#### What you will do
For each line of the listing that holds "about", show the full line.

#### Material provided
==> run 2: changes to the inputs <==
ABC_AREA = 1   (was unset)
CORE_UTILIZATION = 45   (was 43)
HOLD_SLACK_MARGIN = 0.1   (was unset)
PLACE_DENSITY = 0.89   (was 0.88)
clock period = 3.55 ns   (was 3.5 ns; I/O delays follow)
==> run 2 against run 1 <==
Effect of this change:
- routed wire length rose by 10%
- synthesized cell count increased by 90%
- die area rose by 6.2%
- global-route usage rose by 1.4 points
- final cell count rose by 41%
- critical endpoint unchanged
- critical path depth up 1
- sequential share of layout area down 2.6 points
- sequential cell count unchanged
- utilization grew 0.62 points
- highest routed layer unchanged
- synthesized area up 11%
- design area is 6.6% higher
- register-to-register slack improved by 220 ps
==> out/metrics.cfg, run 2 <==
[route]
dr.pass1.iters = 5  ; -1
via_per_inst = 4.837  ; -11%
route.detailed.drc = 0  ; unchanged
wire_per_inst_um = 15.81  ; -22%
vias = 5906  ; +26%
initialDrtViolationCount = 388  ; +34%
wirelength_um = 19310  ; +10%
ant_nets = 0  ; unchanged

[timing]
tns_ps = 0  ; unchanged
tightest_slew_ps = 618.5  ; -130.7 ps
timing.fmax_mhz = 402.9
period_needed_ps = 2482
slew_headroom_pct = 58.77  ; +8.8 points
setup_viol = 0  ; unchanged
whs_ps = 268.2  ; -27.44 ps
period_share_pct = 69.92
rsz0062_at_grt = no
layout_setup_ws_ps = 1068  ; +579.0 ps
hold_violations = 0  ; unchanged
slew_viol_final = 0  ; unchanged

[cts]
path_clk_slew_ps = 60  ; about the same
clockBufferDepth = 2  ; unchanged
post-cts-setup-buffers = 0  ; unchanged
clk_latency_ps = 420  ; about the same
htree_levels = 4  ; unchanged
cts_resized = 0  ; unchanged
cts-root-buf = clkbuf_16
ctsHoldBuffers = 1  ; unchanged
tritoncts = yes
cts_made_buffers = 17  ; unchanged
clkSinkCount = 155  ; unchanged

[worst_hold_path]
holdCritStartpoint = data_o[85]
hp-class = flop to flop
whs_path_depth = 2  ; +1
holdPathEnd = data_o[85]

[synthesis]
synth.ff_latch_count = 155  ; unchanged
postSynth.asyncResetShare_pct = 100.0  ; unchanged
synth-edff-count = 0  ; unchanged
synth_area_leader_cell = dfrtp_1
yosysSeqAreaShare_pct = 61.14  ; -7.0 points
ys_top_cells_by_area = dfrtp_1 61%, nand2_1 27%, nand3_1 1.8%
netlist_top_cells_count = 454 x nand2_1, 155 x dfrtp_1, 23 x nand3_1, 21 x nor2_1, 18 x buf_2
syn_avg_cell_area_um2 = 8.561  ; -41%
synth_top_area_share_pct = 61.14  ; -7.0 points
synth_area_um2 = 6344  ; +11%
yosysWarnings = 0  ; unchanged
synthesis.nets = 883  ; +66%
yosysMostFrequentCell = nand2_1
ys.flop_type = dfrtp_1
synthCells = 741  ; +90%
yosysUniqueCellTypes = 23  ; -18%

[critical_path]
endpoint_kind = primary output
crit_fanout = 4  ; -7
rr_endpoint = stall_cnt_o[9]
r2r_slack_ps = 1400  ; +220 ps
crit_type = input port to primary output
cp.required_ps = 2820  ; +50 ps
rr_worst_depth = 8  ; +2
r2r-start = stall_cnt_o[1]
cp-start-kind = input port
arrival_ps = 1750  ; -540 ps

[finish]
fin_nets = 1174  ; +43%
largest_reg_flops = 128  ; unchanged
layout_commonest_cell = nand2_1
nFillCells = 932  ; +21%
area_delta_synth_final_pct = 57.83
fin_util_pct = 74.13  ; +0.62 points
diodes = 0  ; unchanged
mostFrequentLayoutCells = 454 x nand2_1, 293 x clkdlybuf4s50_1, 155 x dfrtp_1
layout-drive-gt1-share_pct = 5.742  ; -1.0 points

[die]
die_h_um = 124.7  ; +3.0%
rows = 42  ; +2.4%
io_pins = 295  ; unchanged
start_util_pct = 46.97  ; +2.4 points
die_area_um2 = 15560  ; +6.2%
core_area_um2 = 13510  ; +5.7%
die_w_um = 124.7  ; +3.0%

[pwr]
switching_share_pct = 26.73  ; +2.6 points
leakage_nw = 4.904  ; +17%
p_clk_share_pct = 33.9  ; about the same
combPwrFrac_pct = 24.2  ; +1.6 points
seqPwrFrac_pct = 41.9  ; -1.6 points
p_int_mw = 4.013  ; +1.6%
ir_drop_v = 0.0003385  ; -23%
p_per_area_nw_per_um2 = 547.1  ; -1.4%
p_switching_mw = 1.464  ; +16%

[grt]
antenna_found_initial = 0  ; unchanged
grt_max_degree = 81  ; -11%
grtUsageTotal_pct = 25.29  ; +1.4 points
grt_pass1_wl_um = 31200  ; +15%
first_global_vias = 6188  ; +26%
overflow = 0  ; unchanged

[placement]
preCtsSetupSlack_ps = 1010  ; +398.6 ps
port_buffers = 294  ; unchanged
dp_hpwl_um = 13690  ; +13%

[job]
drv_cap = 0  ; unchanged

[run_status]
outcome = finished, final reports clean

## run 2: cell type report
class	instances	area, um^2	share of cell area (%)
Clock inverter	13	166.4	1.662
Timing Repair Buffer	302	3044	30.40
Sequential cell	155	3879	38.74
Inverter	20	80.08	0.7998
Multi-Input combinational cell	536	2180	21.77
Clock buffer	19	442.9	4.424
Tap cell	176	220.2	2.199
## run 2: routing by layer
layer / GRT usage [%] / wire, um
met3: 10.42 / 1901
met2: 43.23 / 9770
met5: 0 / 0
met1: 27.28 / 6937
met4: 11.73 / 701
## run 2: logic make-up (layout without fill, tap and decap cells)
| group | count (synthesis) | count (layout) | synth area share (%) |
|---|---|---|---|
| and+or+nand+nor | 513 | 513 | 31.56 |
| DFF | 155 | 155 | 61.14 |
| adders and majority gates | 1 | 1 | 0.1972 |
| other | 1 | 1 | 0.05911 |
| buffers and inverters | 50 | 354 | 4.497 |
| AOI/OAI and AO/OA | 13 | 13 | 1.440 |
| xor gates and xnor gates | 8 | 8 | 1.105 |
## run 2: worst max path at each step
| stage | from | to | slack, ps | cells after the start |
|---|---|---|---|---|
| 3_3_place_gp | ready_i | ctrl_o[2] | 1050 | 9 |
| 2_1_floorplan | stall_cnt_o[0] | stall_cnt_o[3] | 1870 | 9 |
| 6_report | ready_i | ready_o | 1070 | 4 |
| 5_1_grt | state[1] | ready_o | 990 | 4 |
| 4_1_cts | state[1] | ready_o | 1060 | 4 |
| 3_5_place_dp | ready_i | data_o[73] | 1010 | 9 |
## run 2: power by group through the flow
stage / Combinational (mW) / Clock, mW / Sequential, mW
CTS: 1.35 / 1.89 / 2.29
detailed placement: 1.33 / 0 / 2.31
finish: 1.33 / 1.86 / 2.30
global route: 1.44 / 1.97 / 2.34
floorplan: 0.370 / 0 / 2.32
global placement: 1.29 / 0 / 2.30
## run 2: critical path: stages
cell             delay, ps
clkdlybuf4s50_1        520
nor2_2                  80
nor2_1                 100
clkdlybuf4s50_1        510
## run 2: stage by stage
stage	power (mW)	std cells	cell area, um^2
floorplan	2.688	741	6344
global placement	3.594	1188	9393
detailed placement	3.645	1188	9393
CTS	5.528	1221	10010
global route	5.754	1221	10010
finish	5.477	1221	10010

#### Solution to this exercise
path_clk_slew_ps = 60  ; about the same
clk_latency_ps = 420  ; about the same
p_clk_share_pct = 33.9  ; about the same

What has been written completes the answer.